The main credit bureaus in the United States: Experian, TransUnion, and Equifax, as well as a lesser known bureau called Innovis. The role of these credit bureaus is to collect information on citizens and aggregate the information to measure financial risk—think of it as a financial background check. When you apply for a credit card, a mortgage or any other type of loan, the lender will request a credit report from one or all of the agencies to determine the risk in lending to you.
These credit bureaus have a large amount of power in the financial system, and some of the largest databases on consumers—most of which contain sensitive data. Their legality has been questioned by many consumer advocacy groups, as you can not opt out of the bureaus’ information collection. But in light of the recent breach, these companies have been placed front and center for the American public, who are widely displeased with their operation.
Following the announcement of the breach, lawmakers from both parties began to call for more regulation and oversight of these bureaus. These regulations are definitely needed as the response to the hack has been incredibly poor.
Equifax didn’t announce the hack to the public until six weeks after they discovered it. They also delayed in waiving the fee for freezing credit. The worst mistake they made after the announcement, however, was tweeting a link to a fake website that collected information on consumers. Thankfully, the website was owned by somebody with non-malicious intents, and he reported it to Equifax. The website creator says he made the website to make the point that these agencies need to take security more seriously, a point noticed by Congress.

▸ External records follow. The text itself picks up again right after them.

### src/rtl/cdr_defines.svh
// frame identifiers, command bytes, object indices and layout constants of the diagnostic link
`ifndef CDR_DEFINES_SVH
`define CDR_DEFINES_SVH
`define CDR_EMCY_BASE 11'h080
`define CDR_SDO_RX_BASE 11'h600
`define CDR_SDO_TX_BASE 11'h580
`define CDR_DLC_FULL 4'h8
`define CDR_CMD_UPLOAD_REQ 8'h40
`define CDR_CMD_UPLOAD_RSP 8'h42
`define CDR_CMD_ABORT 8'h80
`define CDR_IDX_STATUS 16'h3100
`define CDR_IDX_HISTORY 16'h1003
`define CDR_SUB_LAST_ERR 8'h01
`define CDR_SUB_POS_OFS 8'h03
`define CDR_POS_COUNT 8'h10
`define CDR_CODE_ALL_CLEAR 16'h0000
`define CDR_ABORT_NO_OBJECT 32'h06020000
`define CDR_ABORT_NO_SUB 32'h06090011
`define CDR_ABORT_BAD_CMD 32'h05040001
`define CDR_NODE_W 7
`define CDR_POS_W 4
`endif

### src/rtl/cdr_pkg.sv
// types shared by both ends of the diagnostic link
package cdr_pkg;
	typedef logic [63:0] cdr_payload_t;
	typedef logic [10:0] cdr_id_t;
	typedef enum logic [1:0] {CDR_TX_IDLE, CDR_TX_EMCY, CDR_TX_SDO} cdr_dev_state_t;
	typedef enum logic {CDR_M_IDLE, CDR_M_WAIT} cdr_mst_state_t;
endpackage

### src/rtl/cdr_link_if.sv
// frame-level link between the diagnostic responder and the bus master
`timescale 1ns/1ps
interface cdr_link_if;
	logic req_valid;
	logic [10:0] req_id;
	logic [3:0] req_dlc;
	logic [63:0] req_data;
	logic rsp_valid;
	logic rsp_ready;
	logic [10:0] rsp_id;
	logic [3:0] rsp_dlc;
	logic [63:0] rsp_data;
	modport dev (input req_valid, req_id, req_dlc, req_data, rsp_ready,
		output rsp_valid, rsp_id, rsp_dlc, rsp_data);
	modport mst (output req_valid, req_id, req_dlc, req_data, rsp_ready,
		input rsp_valid, rsp_id, rsp_dlc, rsp_data);
endinterface

### src/rtl/cdr_device.sv
// gateway end: emergency frames and expedited uploads of module status and last error
// Summary of operation
// emergency identifier is 80h plus node address
// all frames carry eight data bytes
// error code in bytes 0-1, low first
// byte 2 carries current error register
// byte 3 carries faulty module index
// state bit 30 to byte 4 bit 6
// status bit 8 to byte 6 bit 0
// master requests on 600h plus node address
// responses use 580h plus node address
// master upload request command byte is 40h
// answer command 42h, echo index and subindex
// index low byte first, subindex in byte 3
// status subindex minus three gives module position
// status answer bits are active low
// status answer bytes 4-7 in emergency order
// history subindex 1 returns last error entry
// last error keeps recorded state bit pattern
// master zero-fills, waits for each response
// ignore requests for other node addresses
`timescale 1ns/1ps
`include "cdr_defines.svh"
module cdr_device
	import cdr_pkg::*;
(
	input wire logic clock_i,
	input wire logic srst_i,
	cdr_link_if.dev link,
	input wire logic [6:0] node_addr_i,
	input wire logic emcy_req_i,
	input wire logic [15:0] emcy_code_i,
	input wire logic [7:0] err_reg_i,
	input wire logic [7:0] module_index_i,
	input wire logic [31:0] diag_i,
	input wire logic stat_we_i,
	input wire logic [3:0] stat_pos_i,
	input wire logic [31:0] stat_i,
	output logic emcy_pend_o,
	output logic sdo_busy_o,
	output logic [31:0] last_err_o
);
	cdr_dev_state_t state_reg;
	cdr_dev_state_t state_next;
	logic emcy_pend_reg;
	logic emcy_pend_next;
	logic [63:0] emcy_frame_reg;
	logic sdo_pend_reg;
	logic [7:0] req_cmd_reg;
	logic [15:0] req_index_reg;
	logic [7:0] req_sub_reg;
	logic [31:0] last_err_reg;
	logic [31:0] stat_mem [0:15];
	logic rsp_valid_reg;
	logic [10:0] rsp_id_reg;
	logic [63:0] rsp_data_reg;

	// node-relative identifier, cut to the 11-bit field
	function automatic cdr_id_t node_id(input cdr_id_t base, input logic [6:0] node);
		node_id = base + {4'h0, node};
	endfunction

	// diagnostic word to bytes 4..7, bit 31 highest in byte 4
	function automatic logic [31:0] diag_bytes(input logic [31:0] d);
		diag_bytes = {d[7:0], d[15:8], d[23:16], d[31:24]};
	endfunction

	wire req_for_us = link.req_valid && (link.req_id == node_id(`CDR_SDO_RX_BASE, node_addr_i));
	wire req_full = link.req_dlc == `CDR_DLC_FULL;
	wire req_take = req_for_us && req_full && !sdo_pend_reg;
	wire tx_done = rsp_valid_reg && link.rsp_ready;

	// module position decode
	wire [7:0] pos_raw = req_sub_reg - `CDR_SUB_POS_OFS;
	wire pos_ok = (req_sub_reg >= `CDR_SUB_POS_OFS) && (pos_raw < `CDR_POS_COUNT);
	wire [3:0] pos = pos_raw[3:0];
	wire [31:0] stat_word = stat_mem[pos];

	wire is_upload = req_cmd_reg == `CDR_CMD_UPLOAD_REQ;
	wire is_status = req_index_reg == `CDR_IDX_STATUS;
	wire is_history = req_index_reg == `CDR_IDX_HISTORY;
	wire hist_sub_ok = req_sub_reg == `CDR_SUB_LAST_ERR;

	// abort selection; unknown command outranks unknown object
	wire [31:0] abort_code = !is_upload ? `CDR_ABORT_BAD_CMD :
		(!is_status && !is_history) ? `CDR_ABORT_NO_OBJECT : `CDR_ABORT_NO_SUB;
	wire answer_ok = is_upload && ((is_status && pos_ok) || (is_history && hist_sub_ok));

	wire [31:0] status_payload = diag_bytes(~stat_word);
	wire [31:0] history_payload = diag_bytes(last_err_reg);
	wire [31:0] ok_payload = is_status ? status_payload : history_payload;
	wire [31:0] rsp_payload = answer_ok ? ok_payload :
		{abort_code[31:24], abort_code[23:16], abort_code[15:8], abort_code[7:0]};
	wire [7:0] rsp_cmd = answer_ok ? `CDR_CMD_UPLOAD_RSP : `CDR_CMD_ABORT;
	// index low byte first, subindex echoed
	wire [63:0] sdo_frame = {rsp_payload, req_sub_reg, req_index_reg[15:8],
		req_index_reg[7:0], rsp_cmd};

	// emergency frame assembled when the event arrives
	wire [63:0] emcy_frame = {diag_bytes(diag_i), module_index_i, err_reg_i,
		emcy_code_i[15:8], emcy_code_i[7:0]};
	wire history_write = emcy_req_i && (emcy_code_i != `CDR_CODE_ALL_CLEAR);

	// a new event in the cycle its predecessor leaves keeps the flag set
	assign emcy_pend_next = emcy_req_i || (emcy_pend_reg && !(state_reg == CDR_TX_EMCY && tx_done));

	always_comb
	begin
		state_next = state_reg;
		unique case (state_reg)
			CDR_TX_IDLE:
			begin
				if (emcy_pend_reg)
					state_next = CDR_TX_EMCY;
				else if (sdo_pend_reg)
					state_next = CDR_TX_SDO;
			end
			CDR_TX_EMCY, CDR_TX_SDO:
			begin
				if (tx_done)
					state_next = CDR_TX_IDLE;
			end
			// the fourth code of the state word is never entered; recover to idle
			default:
				state_next = CDR_TX_IDLE;
		endcase
	end

	always_ff @(posedge clock_i)
	begin
		if (srst_i)
		begin
			state_reg <= CDR_TX_IDLE;
			emcy_pend_reg <= 1'b0;
		end
		else
		begin
			state_reg <= state_next;
			emcy_pend_reg <= emcy_pend_next;
		end
	end

	always_ff @(posedge clock_i)
	begin
		if (srst_i)
			emcy_frame_reg <= '0;
		else if (emcy_req_i)
			emcy_frame_reg <= emcy_frame;
	end

	always_ff @(posedge clock_i)
	begin
		if (srst_i)
			last_err_reg <= '0;
		else if (history_write)
			last_err_reg <= diag_i;
	end

	// status table; zero reset means every bit reads back as error-free-ones inverted
	generate
		for (genvar g = 0; g < 16; g++)
		begin : g_stat
			always_ff @(posedge clock_i)
			begin
				if (srst_i)
					stat_mem[g] <= '0;
				else if (stat_we_i && stat_pos_i == 4'(g))
					stat_mem[g] <= stat_i;
			end
		end
	endgenerate

	// one request held at a time; extra requests while answering are dropped
	always_ff @(posedge clock_i)
	begin
		if (srst_i)
			sdo_pend_reg <= 1'b0;
		else if (req_take)
			sdo_pend_reg <= 1'b1;
		else if (state_reg == CDR_TX_SDO && tx_done)
			sdo_pend_reg <= 1'b0;
	end

	always_ff @(posedge clock_i)
	begin
		if (srst_i)
		begin
			req_cmd_reg <= '0;
			req_index_reg <= '0;
			req_sub_reg <= '0;
		end
		else if (req_take)
		begin
			req_cmd_reg <= link.req_data[7:0];
			req_index_reg <= {link.req_data[23:16], link.req_data[15:8]};
			req_sub_reg <= link.req_data[31:24];
		end
	end

	// transmit holding register, valid until the master takes it
	always_ff @(posedge clock_i)
	begin
		if (srst_i)
		begin
			rsp_valid_reg <= 1'b0;
			rsp_id_reg <= '0;
			rsp_data_reg <= '0;
		end
		else if (state_reg == CDR_TX_IDLE && emcy_pend_reg)
		begin
			rsp_valid_reg <= 1'b1;
			rsp_id_reg <= node_id(`CDR_EMCY_BASE, node_addr_i);
			rsp_data_reg <= emcy_frame_reg;
		end
		else if (state_reg == CDR_TX_IDLE && sdo_pend_reg)
		begin
			rsp_valid_reg <= 1'b1;
			rsp_id_reg <= node_id(`CDR_SDO_TX_BASE, node_addr_i);
			rsp_data_reg <= sdo_frame;
		end
		else if (tx_done)
			rsp_valid_reg <= 1'b0;
	end

	assign link.rsp_valid = rsp_valid_reg;
	assign link.rsp_id = rsp_id_reg;
	assign link.rsp_dlc = `CDR_DLC_FULL;
	assign link.rsp_data = rsp_data_reg;
	assign emcy_pend_o = emcy_pend_reg;
	assign sdo_busy_o = sdo_pend_reg;
	assign last_err_o = last_err_reg;
endmodule // cdr_device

Despite contemplations of future action, millions of Americans are vulnerable right now and need help if they’ve been compromised. Following the Fair Credit Reporting Act, any American is able to obtain their credit report from the big three credit agencies once a year for free. It is important to always monitor your credit; however, in light of the recent breach, it is imperative to check all three reports. If there is activity that you don’t recognize, you can now freeze your credit so that no more fraudulent activity can occur.
Before this breach, there was a push to further deregulate the credit agencies. While deregulation is more unlikely now, there is worry that further regulation will be hard to accomplish. Between the big agencies, about $3 million was spent lobbying Congress last year.
One thing is for certain, however. If we don’t reform the oversight and security practices of these companies, we are just waiting until the next breach happens.